*Dataset entries*.
----

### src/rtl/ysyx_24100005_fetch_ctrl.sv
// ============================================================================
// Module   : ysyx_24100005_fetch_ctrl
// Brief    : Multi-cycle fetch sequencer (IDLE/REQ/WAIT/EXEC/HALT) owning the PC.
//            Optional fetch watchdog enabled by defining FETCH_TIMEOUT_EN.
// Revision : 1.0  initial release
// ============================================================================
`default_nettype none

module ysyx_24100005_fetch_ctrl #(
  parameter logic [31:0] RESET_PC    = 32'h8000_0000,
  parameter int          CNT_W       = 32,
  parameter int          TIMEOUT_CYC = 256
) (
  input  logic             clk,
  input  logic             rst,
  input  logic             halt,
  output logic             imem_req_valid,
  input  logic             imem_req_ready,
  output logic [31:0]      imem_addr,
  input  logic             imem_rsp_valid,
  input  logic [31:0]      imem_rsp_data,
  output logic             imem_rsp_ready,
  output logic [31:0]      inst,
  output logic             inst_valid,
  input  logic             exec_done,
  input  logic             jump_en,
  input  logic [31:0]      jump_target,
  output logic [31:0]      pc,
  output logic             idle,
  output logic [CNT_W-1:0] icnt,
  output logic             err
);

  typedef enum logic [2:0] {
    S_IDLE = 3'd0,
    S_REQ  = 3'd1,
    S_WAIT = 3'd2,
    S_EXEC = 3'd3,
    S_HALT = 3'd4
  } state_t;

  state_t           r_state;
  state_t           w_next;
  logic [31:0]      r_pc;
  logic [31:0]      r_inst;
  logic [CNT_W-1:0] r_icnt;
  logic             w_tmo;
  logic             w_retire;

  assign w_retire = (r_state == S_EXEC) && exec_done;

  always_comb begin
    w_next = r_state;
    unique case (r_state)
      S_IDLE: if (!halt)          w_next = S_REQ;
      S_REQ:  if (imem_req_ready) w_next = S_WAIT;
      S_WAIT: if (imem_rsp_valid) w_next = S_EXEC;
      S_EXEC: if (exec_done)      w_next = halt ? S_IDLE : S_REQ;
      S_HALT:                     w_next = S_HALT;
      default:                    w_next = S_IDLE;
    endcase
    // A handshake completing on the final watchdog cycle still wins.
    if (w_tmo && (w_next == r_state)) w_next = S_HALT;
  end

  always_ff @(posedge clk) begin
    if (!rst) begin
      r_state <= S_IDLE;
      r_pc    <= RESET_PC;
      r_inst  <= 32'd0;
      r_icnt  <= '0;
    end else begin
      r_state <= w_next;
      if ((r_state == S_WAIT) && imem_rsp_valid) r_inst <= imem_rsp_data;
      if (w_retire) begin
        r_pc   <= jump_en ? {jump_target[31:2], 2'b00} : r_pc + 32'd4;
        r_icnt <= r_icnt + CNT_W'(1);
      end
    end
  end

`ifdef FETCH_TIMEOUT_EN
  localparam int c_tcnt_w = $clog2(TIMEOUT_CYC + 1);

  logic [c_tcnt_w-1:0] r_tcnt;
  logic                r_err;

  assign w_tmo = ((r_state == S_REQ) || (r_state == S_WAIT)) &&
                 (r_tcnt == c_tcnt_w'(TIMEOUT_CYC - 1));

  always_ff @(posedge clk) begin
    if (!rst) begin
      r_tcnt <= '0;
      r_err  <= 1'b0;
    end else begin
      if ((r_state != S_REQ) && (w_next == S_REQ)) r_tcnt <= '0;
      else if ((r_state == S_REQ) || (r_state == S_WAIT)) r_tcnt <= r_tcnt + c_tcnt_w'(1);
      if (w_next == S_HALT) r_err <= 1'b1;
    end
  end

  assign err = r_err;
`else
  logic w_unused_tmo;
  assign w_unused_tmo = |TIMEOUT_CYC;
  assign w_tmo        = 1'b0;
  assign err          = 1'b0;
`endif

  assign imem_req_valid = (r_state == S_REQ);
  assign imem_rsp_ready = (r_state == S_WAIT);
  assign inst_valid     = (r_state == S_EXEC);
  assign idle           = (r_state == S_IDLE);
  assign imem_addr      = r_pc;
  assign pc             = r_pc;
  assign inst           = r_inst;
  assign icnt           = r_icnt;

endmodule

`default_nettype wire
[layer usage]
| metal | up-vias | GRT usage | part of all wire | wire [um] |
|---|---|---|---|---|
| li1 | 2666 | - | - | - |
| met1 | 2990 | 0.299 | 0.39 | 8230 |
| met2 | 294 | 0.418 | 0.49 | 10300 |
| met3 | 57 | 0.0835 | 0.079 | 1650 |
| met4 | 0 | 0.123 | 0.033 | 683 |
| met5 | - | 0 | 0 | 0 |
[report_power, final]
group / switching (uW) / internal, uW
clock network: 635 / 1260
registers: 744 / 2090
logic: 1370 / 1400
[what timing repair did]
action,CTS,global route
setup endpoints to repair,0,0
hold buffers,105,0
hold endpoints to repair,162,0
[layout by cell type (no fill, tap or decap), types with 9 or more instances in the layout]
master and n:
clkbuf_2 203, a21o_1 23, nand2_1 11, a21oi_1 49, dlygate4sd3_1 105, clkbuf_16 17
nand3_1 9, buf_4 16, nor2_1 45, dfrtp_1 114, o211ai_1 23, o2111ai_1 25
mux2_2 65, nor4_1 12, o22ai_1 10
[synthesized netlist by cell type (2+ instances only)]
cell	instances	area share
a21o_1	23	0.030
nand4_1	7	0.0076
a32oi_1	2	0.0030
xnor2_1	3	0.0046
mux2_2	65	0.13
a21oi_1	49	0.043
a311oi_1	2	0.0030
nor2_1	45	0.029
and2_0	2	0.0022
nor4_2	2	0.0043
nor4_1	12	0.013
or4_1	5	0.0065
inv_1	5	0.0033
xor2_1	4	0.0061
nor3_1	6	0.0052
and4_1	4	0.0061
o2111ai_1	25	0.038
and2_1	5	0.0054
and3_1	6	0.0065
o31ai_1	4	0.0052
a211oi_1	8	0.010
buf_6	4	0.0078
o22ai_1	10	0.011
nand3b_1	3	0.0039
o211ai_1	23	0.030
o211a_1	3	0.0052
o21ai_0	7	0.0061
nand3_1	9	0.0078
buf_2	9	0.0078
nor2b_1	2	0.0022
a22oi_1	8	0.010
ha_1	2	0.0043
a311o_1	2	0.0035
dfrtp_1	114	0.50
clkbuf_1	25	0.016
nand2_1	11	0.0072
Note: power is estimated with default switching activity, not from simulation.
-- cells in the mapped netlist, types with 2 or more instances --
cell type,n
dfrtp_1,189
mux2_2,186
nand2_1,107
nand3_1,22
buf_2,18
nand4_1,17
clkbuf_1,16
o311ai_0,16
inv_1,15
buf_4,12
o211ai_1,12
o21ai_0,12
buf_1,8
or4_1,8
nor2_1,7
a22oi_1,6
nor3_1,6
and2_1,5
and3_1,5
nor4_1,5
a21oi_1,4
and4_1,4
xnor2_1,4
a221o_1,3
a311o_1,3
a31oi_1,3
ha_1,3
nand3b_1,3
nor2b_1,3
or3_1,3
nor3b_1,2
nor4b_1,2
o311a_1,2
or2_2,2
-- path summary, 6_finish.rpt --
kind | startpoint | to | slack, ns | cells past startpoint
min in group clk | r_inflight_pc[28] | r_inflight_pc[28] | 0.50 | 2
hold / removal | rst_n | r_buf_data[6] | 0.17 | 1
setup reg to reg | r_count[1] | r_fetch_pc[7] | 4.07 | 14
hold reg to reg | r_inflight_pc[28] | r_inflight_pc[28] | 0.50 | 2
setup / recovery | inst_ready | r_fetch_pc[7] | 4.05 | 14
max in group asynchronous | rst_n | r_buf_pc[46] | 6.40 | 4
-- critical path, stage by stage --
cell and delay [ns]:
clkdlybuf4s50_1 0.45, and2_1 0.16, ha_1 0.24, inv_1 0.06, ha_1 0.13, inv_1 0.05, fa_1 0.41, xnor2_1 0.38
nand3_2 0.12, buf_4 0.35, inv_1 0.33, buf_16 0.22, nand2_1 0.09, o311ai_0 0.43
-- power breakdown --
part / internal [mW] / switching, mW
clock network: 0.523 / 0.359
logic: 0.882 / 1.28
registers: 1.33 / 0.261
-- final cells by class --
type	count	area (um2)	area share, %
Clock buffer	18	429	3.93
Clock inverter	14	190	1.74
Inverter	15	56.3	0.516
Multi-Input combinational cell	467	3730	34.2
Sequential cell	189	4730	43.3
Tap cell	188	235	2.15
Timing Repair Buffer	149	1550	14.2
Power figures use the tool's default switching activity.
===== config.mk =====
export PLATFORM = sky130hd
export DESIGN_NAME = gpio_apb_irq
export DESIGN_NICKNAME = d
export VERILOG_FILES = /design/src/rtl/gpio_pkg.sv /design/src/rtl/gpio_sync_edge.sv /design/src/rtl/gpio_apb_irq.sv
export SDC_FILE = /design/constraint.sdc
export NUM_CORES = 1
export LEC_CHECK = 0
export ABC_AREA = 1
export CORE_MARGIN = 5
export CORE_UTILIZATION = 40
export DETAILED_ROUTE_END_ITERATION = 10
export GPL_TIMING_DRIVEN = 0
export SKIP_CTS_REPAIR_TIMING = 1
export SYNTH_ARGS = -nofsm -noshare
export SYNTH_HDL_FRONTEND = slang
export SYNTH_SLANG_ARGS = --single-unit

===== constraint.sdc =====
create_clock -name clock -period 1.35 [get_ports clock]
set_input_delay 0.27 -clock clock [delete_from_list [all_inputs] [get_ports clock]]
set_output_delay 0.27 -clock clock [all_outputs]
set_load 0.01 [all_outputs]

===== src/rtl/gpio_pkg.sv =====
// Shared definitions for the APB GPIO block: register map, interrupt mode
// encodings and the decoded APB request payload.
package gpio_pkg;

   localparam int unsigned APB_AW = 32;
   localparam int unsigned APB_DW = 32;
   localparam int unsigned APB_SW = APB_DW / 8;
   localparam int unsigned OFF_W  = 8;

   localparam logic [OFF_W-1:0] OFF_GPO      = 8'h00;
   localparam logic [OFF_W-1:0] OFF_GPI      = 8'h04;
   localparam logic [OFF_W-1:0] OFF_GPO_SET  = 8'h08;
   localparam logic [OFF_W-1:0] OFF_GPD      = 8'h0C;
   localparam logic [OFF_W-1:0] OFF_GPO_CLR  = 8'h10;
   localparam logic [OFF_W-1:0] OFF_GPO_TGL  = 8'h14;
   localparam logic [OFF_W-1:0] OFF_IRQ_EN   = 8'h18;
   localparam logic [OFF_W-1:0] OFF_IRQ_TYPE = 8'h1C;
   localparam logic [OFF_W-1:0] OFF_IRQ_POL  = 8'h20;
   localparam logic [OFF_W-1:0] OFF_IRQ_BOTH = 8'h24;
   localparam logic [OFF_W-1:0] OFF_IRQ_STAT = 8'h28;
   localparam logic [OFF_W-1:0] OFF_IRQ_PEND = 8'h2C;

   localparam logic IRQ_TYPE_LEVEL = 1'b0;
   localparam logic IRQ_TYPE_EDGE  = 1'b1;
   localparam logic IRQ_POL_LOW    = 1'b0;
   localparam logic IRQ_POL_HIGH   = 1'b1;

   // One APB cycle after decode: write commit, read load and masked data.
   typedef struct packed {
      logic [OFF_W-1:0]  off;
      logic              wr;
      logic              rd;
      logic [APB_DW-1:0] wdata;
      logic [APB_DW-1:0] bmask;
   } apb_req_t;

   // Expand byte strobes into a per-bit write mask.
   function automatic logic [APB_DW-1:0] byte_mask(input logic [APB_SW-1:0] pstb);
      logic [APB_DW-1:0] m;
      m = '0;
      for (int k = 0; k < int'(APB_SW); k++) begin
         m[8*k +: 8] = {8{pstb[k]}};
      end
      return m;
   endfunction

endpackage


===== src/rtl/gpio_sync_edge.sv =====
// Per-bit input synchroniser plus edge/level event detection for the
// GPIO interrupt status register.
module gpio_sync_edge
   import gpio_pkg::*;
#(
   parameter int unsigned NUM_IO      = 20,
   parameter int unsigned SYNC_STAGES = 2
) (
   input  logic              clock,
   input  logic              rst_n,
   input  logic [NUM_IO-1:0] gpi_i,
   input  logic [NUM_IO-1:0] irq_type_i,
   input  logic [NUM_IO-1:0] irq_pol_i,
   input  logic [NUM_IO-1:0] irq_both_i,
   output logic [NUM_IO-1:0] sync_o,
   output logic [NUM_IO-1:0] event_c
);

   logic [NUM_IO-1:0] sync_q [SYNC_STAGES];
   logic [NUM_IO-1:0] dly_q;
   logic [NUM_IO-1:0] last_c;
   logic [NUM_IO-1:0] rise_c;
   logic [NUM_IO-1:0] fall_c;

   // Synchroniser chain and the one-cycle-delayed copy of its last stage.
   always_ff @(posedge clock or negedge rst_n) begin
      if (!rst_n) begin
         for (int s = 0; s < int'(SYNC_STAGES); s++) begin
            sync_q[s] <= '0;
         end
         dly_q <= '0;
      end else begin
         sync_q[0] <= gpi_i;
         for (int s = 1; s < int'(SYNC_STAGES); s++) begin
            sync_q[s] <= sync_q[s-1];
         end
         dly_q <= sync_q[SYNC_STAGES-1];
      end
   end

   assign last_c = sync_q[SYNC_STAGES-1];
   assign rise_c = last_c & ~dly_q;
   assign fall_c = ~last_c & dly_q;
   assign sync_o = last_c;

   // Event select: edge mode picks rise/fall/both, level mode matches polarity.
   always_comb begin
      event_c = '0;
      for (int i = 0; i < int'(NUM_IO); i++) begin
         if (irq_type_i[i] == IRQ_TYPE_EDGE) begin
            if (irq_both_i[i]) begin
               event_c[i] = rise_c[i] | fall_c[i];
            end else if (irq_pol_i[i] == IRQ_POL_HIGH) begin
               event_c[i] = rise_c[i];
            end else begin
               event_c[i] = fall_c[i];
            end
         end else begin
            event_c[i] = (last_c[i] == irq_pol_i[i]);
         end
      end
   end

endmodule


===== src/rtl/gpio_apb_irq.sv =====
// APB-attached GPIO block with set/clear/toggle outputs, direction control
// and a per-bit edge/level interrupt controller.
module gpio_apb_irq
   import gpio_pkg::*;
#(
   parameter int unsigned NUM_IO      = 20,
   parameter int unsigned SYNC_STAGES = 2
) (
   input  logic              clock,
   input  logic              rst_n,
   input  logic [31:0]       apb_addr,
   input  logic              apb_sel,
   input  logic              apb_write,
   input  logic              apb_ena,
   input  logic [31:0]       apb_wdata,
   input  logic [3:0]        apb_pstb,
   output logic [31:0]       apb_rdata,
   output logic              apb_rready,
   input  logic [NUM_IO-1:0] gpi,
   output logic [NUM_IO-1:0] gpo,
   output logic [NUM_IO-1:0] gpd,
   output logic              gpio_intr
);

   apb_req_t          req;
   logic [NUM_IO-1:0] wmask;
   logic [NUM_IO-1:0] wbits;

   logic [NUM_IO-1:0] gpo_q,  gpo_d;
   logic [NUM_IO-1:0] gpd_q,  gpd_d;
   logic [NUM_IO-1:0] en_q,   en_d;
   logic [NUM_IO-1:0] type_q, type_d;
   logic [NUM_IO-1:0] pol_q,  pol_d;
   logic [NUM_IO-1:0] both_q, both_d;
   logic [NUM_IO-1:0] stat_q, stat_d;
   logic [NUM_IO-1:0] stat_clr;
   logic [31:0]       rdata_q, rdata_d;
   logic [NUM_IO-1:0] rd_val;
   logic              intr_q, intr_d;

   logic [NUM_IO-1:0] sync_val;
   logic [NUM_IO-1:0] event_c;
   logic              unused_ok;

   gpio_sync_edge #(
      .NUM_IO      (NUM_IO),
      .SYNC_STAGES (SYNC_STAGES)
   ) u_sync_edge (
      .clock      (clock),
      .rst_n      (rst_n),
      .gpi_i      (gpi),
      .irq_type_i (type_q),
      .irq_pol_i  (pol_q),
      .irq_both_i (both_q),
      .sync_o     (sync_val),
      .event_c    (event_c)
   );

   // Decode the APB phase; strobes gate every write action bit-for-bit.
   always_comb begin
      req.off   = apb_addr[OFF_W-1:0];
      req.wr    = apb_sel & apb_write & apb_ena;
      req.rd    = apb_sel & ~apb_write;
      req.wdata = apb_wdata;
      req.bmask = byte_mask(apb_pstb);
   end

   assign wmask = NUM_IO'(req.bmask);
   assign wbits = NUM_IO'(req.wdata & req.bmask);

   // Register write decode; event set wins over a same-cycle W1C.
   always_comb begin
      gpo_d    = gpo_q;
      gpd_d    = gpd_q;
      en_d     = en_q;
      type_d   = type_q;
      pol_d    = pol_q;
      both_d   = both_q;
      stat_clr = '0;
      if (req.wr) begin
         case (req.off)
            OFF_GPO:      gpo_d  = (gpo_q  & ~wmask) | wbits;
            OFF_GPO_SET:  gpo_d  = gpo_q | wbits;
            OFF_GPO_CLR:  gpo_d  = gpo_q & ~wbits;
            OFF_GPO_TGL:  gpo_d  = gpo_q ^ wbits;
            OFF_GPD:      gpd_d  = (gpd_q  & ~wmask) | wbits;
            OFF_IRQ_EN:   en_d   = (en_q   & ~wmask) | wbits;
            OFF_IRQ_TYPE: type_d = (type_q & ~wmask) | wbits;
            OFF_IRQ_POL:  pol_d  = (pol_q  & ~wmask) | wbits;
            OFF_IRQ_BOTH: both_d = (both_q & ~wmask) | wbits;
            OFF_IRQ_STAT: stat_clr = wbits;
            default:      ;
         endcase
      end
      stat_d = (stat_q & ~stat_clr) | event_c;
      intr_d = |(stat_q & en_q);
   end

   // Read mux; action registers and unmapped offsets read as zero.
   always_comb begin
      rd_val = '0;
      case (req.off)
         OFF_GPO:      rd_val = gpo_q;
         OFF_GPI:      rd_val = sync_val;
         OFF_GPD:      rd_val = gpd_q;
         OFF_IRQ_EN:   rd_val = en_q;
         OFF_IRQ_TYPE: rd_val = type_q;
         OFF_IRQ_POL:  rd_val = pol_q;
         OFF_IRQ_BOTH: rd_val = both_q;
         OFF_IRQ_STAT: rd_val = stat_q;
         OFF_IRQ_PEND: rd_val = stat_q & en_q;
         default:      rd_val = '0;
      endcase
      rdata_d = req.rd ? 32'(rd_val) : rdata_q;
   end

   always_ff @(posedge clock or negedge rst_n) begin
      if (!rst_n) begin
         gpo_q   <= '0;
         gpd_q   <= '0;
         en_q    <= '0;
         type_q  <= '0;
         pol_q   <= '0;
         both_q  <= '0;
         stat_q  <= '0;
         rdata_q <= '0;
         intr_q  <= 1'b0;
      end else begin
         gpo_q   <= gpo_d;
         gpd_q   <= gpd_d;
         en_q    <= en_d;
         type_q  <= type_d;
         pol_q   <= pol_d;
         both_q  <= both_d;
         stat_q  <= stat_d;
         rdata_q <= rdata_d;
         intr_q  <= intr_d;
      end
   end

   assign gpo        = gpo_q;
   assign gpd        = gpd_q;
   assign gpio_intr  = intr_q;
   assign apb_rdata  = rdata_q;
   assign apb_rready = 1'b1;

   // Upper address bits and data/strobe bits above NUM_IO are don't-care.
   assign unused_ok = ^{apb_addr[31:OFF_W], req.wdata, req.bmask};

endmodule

----

*Work to complete*. Of all the lines in the data above, show only those that hold the word "endpoints".

*Answer space*.
setup endpoints to repair,0,0
hold endpoints to repair,162,0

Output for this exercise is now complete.